Indeed, Sub-Saharan Africa is only the tip of the iceberg – massive population growth in India and China will see energy consumption reach new highs. China’s commitment to reduce its carbon footprint took the world somewhat by surprise this year, but it was a logical end point to the situation it finds itself in. “China is not supporting coal; China is supporting any means of power production that will cater to its vast need,” Lapierre says. The country’s nuclear programme is large but its renewable one is 10 times the size. “They run the greatest programmes in everything because they are so short of power.”

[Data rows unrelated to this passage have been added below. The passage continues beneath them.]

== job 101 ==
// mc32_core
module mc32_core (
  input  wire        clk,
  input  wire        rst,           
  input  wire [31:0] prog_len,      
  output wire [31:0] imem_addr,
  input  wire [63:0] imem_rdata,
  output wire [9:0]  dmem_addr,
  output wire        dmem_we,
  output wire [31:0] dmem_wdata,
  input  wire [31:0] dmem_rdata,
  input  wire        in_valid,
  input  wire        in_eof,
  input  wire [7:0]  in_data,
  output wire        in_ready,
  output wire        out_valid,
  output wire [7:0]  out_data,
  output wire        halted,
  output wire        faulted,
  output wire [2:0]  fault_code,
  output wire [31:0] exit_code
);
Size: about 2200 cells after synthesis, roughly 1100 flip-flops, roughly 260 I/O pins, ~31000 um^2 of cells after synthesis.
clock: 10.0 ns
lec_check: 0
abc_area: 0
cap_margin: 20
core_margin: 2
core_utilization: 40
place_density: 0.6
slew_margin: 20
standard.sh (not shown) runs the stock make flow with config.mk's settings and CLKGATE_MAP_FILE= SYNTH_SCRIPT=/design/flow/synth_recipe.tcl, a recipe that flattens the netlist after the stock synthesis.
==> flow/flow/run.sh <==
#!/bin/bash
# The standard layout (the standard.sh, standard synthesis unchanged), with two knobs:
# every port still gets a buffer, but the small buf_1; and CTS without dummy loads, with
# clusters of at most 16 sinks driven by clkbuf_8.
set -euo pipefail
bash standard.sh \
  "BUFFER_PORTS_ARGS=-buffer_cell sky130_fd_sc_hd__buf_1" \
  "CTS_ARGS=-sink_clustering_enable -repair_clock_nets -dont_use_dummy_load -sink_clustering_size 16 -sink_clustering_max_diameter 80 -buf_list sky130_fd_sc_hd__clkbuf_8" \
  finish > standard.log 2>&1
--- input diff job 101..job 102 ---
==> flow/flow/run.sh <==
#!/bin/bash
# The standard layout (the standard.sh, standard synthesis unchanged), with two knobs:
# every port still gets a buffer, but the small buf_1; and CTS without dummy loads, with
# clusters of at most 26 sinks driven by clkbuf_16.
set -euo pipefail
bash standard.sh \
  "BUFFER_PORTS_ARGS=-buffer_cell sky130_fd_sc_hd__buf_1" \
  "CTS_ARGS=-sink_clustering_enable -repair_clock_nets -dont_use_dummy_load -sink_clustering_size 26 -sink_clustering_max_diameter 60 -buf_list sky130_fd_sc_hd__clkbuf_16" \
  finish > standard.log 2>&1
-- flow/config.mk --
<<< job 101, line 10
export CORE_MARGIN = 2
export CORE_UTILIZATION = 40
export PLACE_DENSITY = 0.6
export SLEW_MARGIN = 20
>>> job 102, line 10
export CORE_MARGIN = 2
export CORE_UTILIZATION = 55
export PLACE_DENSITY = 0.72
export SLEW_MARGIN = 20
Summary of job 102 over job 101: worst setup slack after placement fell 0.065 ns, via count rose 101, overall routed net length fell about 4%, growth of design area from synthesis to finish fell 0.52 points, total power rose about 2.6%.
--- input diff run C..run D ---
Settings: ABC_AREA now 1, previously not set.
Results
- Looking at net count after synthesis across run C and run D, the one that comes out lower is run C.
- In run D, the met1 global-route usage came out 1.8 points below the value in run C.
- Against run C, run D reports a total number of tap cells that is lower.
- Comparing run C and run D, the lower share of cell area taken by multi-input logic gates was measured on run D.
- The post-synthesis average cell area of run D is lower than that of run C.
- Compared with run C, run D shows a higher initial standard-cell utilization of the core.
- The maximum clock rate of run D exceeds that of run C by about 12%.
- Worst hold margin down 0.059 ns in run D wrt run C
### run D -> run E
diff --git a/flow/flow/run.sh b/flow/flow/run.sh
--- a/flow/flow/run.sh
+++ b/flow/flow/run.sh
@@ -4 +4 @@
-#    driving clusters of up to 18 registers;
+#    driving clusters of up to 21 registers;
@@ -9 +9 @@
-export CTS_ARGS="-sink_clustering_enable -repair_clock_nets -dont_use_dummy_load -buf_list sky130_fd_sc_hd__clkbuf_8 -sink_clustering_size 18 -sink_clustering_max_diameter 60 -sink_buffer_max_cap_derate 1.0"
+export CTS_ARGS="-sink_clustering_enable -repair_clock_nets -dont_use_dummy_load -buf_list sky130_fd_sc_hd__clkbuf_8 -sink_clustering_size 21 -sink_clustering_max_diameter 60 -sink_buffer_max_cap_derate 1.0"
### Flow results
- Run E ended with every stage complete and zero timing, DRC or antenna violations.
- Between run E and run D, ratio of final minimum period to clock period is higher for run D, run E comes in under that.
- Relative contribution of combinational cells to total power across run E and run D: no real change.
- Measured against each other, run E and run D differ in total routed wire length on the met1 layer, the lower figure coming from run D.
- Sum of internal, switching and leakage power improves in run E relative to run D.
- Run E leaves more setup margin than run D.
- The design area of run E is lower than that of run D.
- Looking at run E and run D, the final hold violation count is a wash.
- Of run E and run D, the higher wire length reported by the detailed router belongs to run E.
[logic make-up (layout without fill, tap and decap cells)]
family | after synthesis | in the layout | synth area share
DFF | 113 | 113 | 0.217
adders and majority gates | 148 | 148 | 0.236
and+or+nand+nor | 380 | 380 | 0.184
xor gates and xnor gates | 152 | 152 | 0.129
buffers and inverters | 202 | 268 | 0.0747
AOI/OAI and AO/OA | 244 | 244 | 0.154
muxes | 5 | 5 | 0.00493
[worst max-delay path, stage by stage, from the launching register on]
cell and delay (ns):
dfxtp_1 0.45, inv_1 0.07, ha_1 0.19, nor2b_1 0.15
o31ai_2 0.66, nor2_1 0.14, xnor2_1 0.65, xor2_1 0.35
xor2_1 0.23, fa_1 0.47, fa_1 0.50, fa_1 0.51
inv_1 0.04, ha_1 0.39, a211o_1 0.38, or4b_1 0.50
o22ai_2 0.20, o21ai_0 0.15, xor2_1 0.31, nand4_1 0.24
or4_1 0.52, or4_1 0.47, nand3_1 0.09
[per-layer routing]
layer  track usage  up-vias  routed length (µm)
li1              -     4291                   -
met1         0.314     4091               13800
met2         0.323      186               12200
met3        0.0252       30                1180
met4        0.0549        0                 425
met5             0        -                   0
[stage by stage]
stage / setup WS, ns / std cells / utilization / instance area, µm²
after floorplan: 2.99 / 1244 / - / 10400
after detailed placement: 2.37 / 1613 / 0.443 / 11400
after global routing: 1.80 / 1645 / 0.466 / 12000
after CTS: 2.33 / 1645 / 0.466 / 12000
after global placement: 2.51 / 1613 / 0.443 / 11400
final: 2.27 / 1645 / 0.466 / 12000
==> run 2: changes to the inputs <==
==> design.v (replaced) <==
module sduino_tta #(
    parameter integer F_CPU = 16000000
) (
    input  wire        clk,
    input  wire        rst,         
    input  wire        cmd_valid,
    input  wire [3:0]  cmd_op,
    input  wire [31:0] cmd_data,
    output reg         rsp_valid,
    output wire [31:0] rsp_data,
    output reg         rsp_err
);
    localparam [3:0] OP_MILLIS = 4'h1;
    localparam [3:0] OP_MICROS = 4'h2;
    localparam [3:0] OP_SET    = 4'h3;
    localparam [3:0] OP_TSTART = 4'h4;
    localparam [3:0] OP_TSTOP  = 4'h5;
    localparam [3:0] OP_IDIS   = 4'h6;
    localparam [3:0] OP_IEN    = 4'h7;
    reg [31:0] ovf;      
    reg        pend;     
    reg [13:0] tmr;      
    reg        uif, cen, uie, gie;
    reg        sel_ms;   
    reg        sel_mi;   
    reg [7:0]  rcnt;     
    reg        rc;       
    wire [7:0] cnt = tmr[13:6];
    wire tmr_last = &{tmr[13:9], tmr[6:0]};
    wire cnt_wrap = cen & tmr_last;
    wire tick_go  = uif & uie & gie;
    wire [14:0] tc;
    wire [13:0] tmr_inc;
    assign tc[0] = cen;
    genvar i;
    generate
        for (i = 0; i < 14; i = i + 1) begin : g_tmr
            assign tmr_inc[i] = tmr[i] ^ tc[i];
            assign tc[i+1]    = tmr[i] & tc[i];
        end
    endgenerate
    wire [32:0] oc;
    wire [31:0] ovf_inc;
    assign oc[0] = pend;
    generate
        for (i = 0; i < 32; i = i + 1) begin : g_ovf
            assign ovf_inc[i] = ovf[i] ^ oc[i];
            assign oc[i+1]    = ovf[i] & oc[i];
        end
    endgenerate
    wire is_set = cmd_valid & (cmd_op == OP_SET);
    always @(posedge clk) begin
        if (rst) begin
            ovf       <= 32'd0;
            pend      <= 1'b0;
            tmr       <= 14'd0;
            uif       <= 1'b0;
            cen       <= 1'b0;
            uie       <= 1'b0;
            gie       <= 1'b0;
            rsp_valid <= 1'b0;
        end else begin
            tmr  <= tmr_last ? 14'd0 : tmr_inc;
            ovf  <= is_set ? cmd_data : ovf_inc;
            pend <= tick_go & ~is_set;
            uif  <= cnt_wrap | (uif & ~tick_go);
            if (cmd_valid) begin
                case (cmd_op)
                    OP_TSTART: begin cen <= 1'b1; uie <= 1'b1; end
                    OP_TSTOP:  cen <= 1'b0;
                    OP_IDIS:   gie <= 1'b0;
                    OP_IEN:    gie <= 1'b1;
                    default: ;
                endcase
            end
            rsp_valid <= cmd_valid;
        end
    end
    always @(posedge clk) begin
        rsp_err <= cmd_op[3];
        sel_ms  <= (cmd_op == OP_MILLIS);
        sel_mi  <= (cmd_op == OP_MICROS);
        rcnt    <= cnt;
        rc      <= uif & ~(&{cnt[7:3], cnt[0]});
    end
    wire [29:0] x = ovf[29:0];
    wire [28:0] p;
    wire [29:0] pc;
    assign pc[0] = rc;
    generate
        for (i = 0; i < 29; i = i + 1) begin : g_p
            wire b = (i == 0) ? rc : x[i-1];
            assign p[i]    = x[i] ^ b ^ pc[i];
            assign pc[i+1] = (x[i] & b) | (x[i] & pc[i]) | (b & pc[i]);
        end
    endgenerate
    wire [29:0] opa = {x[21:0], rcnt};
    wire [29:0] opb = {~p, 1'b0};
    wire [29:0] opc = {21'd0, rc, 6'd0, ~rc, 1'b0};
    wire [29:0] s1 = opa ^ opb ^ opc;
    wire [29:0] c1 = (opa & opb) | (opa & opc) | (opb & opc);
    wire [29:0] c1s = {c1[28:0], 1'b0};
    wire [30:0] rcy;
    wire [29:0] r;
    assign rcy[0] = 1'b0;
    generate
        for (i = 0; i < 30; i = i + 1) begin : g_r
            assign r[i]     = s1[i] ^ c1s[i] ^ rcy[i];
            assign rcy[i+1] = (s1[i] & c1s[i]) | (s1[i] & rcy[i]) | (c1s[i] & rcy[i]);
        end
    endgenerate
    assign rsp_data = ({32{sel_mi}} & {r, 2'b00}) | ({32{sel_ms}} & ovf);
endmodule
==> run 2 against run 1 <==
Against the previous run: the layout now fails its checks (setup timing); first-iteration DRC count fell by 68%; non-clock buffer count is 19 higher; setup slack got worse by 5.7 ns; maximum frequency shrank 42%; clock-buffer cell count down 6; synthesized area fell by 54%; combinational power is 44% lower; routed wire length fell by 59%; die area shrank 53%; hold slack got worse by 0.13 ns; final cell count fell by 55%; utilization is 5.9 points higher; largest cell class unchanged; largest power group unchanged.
Background: an optimization exercise with open tools, aiming at small area, a short achievable clock period and few clock cycles per item. Do not read the settings as production practice. Function was not checked in any run shown here: the RTL went through the layout flow alone.

## flow/design.v (module list and top-level ports; edited modules follow where they fit)
// module dec32: 1434 lines
module dec32 (
    input  wire        clk,
    input  wire        rst,
    input  wire        in_valid,
    output wire        in_ready,
    input  wire [31:0] in_value,
    output wire        out_valid,
    input  wire        out_ready,
    output wire [3:0]  out_len,
    output wire [87:0] out_str
);
  // ...
==> flow/flow/run.sh <==
#!/bin/bash
# The standard layout (the standard.sh, standard synthesis included), with
# ORFS's timing repair aimed at a setup slack of 6.85 ns instead of 0 so that
# it works toward a shorter achieved period. The clock period and the SDC are
# unchanged. Every port still gets its own buffer (a buf_2 rather than the
# default pick). standard.sh's full output goes to standard.log.
export SETUP_SLACK_MARGIN=6.85
export BUFFER_PORTS_ARGS="-buffer_cell sky130_fd_sc_hd__buf_2"
bash standard.sh > standard.log 2>&1
==> flow/standard.sh <==
#!/bin/bash
# synth_recipe.tcl (not shown) runs the flow's synth.tcl, then flattens the netlist and writes it again
# the make line also repeats each setting of config.mk as NAME=value (left out here)
make -C /OpenROAD-flow-scripts/flow DESIGN_CONFIG=/design/flow/config.mk WORK_HOME=/design/flow/orfs CLKGATE_MAP_FILE= SYNTH_SCRIPT=/design/flow/synth_recipe.tcl "${@:-finish}"
==> flow/config.mk <==
export PLATFORM = sky130hd
export DESIGN_NAME = dec32
export DESIGN_NICKNAME = dec32
export VERILOG_FILES = /design/flow/design.v
export SDC_FILE = /design/flow/constraint.sdc
export NUM_CORES = 4
export LEC_CHECK = 0
export ABC_AREA = 1
export CAP_MARGIN = 20
export CORE_MARGIN = 2
export CORE_UTILIZATION = 50
export CTS_CLUSTER_DIAMETER = 100
export CTS_CLUSTER_SIZE = 25
export SLEW_MARGIN = 20
==> flow/constraint.sdc <==
create_clock -name core_clock -period 10.0 [get_ports {clk}]
set_input_delay 2.0000 -clock core_clock [delete_from_list [all_inputs] [get_ports {clk}]]
set_output_delay 2.0000 -clock core_clock [all_outputs]
set_load 0.01 [all_outputs]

In a strange way, the pandemic has allowed nations to take a step back and look at their energy needs anew. All governments are having to set up programmes to inject cash into their economies: “The question is, what do you invest in with all this money?” asks Lapierre. “Is it going to be put towards going back to business as usual or do we use this investment to accelerate the transition. Obviously there is no clear cut answer, but it is true that there is a trend towards supporting and accelerating the development of the energy transition.”

In Germany, for example, Angela Merkel has announced a €9bn programme to develop hydrogen in Germany. France has made the same decision. It previously had a €100m hydrogen technologies programme. Its new one is €7bn, with €2bn committed for the coming three years.

The European Union has made its own commitments on top of those made by member states, and many other nations are investing in clean energy as well. Morocco is just one example. In the 1980s around 70 per cent of its people had access to electricity; now that figure is 99.9 per cent. “Where there is a long-term plan, well done, it works,” says Lapierre. But the country is going further: “Because Morocco has few natural resources compared to its neighbour Algeria, the king made the decision to have 42 per cent renewable energy in the mix by 2020, and then increased that to 53 per cent. In fact they are planning to produce much more than that, because they plan to export it as well.” Morocco is testing all types of tech, from solar to wind to hydrogen and more. Across the world, in Peru, in Chile, in Mexico, a similar thing is happening.

Will the oil and gas companies be out of business any time soon? No: the energy transition will take 20 years or more to complete and it is oil and gas that will pay for it. Energy companies “need to adjust to the variable price and the lack of demand at the moment, and if they don’t adjust in the long term they could suffer ,” says Lapierre, but 90 per cent of their work is still their original core business of oil and gas and they are richer than any of the other utilities around the world. It is interesting to see that the most carbon-intensive companies are probably going to be the drivers of this transition..”

The most exciting piece of the energy transition – from a consumer point of view, anyway – is that the world becoming ‘smart’ will allow individuals to participate in the energy revolution in a meaningful way themselves, and even make some money from it.

You will be able to have a solar panel on your roof sell 100 per cent of what you produce back into the system when you go on holiday. You will be able to make money from your e-car, charging its battery at an hour of the day when demand for power is low, while injecting power on the grid at when demand, and therefore prices, are higher.

Lapierre says: “As soon as we make things bilateral, as soon as we have the capacity, infrastructure, volume and the data on the pricing, then the consumer will start to become a producer and vice-versa.”

It will take time, and it isn’t a fait accompli, but the future can bring about a win-win-win situation – for the old oil and gas giants, for individual people, and for the planet.